§ YOUR GOAL:
Listed below are entries; give the number of lines among them that include "colSync", and only that number.

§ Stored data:
- Opening Delimiter -

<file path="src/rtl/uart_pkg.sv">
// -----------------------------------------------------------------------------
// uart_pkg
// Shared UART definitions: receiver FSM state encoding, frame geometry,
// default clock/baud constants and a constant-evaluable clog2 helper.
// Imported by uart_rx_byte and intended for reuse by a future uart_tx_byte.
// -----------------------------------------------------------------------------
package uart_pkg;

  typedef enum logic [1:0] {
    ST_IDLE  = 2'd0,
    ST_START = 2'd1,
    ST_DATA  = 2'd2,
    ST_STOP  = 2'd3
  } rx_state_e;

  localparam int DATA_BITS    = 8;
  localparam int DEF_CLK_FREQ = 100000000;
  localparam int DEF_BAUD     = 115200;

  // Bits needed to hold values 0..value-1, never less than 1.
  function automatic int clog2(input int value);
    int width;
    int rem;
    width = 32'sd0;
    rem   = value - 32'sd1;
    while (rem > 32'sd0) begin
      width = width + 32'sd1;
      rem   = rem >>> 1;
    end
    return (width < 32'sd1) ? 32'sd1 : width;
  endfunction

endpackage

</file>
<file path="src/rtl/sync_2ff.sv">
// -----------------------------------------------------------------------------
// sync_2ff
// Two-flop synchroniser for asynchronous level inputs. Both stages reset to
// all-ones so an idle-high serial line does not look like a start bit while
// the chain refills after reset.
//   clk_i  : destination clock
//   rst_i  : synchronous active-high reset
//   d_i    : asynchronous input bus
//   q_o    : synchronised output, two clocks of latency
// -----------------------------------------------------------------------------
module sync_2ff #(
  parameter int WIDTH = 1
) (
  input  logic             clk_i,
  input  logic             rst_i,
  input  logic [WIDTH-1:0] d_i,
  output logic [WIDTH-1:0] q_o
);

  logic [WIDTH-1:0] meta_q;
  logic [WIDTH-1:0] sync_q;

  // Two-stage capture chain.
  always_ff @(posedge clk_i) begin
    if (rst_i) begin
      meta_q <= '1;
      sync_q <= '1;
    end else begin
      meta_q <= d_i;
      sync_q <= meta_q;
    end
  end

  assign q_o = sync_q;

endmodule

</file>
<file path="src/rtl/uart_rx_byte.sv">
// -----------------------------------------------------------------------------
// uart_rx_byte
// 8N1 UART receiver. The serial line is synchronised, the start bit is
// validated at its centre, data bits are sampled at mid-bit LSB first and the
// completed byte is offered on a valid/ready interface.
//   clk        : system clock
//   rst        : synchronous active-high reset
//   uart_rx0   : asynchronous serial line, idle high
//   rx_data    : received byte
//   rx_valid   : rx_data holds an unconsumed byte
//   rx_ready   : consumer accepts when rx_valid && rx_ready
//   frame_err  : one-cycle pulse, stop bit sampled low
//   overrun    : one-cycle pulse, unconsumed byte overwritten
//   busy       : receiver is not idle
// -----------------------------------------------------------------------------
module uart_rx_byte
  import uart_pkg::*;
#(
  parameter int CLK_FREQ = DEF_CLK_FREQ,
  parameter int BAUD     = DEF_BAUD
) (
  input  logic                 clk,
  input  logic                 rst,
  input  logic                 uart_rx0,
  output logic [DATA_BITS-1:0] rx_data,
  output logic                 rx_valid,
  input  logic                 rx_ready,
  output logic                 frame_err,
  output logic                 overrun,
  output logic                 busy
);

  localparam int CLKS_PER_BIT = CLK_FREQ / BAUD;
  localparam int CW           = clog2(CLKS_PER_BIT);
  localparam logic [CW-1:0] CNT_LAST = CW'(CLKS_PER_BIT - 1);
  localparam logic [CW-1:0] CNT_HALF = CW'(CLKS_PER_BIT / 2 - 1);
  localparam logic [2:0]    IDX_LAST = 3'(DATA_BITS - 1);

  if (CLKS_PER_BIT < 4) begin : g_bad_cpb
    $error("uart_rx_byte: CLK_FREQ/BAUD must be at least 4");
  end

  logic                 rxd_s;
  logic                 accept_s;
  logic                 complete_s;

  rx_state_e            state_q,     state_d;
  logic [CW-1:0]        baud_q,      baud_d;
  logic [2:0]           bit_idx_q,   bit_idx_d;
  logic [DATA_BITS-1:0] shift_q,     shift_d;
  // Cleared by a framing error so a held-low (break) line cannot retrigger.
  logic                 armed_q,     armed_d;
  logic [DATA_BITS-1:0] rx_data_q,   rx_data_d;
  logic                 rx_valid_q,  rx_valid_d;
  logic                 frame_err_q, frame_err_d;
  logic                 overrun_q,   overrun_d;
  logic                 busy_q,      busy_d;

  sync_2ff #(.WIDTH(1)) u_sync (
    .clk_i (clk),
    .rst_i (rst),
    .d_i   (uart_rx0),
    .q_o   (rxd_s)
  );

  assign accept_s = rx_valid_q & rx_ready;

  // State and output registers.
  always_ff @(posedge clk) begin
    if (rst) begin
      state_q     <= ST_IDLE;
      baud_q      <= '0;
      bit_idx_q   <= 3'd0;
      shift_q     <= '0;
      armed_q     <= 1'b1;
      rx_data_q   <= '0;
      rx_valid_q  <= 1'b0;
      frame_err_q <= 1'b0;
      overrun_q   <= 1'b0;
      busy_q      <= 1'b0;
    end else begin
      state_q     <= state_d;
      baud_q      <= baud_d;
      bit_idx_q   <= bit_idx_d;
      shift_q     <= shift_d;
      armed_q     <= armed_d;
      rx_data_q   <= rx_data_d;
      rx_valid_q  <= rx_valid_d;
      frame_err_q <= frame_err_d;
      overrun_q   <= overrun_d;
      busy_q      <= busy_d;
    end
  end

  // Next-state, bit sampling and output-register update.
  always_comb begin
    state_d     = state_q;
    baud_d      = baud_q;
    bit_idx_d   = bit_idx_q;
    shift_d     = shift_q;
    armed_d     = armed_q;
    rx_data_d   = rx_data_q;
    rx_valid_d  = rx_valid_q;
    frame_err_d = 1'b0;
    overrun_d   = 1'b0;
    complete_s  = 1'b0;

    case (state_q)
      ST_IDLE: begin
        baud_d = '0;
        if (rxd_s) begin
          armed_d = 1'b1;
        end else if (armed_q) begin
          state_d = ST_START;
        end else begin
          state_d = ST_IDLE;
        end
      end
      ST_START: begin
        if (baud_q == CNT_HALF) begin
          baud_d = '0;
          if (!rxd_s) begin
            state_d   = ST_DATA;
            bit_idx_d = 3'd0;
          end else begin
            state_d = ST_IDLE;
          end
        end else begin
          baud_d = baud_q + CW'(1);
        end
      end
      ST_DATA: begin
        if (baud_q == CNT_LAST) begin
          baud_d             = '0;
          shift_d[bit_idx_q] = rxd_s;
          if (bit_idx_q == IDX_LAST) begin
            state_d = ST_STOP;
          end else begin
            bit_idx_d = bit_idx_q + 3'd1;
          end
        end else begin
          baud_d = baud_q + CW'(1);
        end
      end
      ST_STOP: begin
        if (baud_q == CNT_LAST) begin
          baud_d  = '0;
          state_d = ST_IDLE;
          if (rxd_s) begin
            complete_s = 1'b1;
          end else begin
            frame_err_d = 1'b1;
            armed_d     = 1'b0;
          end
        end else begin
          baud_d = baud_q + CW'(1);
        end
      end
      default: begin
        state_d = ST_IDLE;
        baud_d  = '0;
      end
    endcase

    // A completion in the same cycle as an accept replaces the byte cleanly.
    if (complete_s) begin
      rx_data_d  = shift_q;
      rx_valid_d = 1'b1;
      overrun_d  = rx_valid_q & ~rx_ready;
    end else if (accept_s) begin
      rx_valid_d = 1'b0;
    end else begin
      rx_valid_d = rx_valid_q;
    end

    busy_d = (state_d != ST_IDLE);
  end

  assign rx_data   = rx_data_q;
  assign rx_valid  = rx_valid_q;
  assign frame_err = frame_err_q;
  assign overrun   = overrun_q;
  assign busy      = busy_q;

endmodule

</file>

- Closing Delimiter -
- Opening Delimiter -

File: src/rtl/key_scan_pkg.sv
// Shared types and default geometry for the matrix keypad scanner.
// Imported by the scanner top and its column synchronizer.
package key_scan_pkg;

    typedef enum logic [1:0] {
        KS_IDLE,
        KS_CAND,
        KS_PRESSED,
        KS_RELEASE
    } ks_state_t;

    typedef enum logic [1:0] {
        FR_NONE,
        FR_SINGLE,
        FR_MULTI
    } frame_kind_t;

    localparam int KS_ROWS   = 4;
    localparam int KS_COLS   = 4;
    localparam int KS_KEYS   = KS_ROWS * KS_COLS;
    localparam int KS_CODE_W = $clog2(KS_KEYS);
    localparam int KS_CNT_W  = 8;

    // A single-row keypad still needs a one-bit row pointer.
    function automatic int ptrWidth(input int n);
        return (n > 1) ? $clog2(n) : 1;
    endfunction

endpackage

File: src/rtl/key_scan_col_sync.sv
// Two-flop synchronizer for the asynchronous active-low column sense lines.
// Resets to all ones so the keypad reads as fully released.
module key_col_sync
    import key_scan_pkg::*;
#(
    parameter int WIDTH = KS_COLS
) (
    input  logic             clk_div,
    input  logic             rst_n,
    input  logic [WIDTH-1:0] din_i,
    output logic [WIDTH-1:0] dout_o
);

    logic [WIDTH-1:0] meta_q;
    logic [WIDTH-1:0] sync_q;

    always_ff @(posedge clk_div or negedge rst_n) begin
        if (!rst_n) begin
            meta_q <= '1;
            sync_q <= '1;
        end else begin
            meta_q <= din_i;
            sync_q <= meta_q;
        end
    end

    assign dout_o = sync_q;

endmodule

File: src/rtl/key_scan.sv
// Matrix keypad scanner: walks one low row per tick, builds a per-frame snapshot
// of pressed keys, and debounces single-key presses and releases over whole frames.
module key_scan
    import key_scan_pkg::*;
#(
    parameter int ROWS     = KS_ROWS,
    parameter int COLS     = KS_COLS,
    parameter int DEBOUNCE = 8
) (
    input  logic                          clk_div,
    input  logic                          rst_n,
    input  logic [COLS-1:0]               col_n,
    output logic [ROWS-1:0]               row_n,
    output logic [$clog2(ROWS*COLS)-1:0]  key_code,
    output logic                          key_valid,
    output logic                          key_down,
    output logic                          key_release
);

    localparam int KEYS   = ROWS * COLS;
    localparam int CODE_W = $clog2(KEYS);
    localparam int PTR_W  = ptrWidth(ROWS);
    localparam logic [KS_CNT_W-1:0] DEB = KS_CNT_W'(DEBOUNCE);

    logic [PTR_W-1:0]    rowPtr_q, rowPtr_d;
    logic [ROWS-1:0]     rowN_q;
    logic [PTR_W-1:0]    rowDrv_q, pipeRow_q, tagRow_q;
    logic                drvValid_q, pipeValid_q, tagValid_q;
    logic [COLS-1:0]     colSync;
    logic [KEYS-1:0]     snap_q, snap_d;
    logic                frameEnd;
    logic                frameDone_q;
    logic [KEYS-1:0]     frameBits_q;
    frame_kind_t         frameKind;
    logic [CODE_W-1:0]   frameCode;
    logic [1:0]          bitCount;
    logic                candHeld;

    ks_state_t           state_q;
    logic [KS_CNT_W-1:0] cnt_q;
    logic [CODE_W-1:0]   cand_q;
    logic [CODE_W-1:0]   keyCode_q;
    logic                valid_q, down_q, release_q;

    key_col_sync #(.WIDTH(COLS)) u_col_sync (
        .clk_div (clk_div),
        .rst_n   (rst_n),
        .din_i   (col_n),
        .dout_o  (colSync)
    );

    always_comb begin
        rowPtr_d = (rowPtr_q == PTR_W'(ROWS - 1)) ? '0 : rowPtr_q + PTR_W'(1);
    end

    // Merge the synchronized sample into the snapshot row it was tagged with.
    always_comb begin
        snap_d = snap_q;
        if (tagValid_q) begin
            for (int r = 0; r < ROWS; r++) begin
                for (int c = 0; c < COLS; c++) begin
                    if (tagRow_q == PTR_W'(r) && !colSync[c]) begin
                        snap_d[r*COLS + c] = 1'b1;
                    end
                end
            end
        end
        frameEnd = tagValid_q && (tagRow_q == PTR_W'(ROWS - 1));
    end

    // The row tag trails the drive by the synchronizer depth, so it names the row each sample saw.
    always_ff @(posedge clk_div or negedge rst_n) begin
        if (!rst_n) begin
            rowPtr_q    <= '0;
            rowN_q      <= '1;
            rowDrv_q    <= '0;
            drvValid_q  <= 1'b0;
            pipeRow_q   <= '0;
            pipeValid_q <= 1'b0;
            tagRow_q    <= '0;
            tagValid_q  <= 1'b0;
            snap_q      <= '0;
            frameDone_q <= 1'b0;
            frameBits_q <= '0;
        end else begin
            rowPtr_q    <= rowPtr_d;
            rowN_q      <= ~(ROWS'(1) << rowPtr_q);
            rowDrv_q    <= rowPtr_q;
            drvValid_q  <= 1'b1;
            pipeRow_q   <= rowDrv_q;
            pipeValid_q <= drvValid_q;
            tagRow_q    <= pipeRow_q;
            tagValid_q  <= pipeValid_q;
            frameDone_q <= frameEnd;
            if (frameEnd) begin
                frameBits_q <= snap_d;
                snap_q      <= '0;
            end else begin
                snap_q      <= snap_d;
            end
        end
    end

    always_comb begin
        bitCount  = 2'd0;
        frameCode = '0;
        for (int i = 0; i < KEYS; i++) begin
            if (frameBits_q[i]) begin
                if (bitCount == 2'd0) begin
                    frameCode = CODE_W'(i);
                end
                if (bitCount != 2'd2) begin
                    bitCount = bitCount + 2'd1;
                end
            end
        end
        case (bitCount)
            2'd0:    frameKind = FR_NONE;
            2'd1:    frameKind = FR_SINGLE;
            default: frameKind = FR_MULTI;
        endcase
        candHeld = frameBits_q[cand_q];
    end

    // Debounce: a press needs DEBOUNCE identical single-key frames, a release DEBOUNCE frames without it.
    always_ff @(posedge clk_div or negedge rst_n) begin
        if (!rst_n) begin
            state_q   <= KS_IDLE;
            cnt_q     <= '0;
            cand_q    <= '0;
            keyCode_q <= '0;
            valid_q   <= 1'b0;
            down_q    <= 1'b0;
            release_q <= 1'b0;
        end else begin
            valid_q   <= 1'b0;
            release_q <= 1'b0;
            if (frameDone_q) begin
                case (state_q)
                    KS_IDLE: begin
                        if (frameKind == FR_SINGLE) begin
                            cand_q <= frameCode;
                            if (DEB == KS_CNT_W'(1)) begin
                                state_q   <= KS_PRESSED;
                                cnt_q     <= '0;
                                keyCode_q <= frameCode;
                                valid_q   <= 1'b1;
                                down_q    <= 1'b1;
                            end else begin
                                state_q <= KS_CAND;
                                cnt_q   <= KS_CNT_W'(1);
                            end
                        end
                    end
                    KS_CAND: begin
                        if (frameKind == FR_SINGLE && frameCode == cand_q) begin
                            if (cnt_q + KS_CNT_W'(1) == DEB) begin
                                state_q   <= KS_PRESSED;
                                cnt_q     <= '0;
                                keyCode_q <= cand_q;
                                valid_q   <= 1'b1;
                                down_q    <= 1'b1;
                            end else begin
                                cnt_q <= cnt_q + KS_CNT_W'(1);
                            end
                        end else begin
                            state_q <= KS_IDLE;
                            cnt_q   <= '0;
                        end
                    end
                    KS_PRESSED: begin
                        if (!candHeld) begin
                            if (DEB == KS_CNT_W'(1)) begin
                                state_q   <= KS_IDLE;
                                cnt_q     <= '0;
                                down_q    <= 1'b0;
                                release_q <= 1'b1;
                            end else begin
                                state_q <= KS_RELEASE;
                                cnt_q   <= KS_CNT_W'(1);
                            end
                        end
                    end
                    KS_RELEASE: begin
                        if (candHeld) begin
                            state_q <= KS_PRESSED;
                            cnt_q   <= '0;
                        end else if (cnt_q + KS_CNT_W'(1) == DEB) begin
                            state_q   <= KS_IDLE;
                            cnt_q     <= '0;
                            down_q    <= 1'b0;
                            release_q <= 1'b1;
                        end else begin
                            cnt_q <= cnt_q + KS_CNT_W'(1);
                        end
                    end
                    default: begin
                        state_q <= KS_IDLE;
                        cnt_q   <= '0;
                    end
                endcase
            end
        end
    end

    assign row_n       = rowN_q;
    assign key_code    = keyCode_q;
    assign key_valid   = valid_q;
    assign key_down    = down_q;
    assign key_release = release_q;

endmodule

- Closing Delimiter -

§ RESPONSE AREA:
3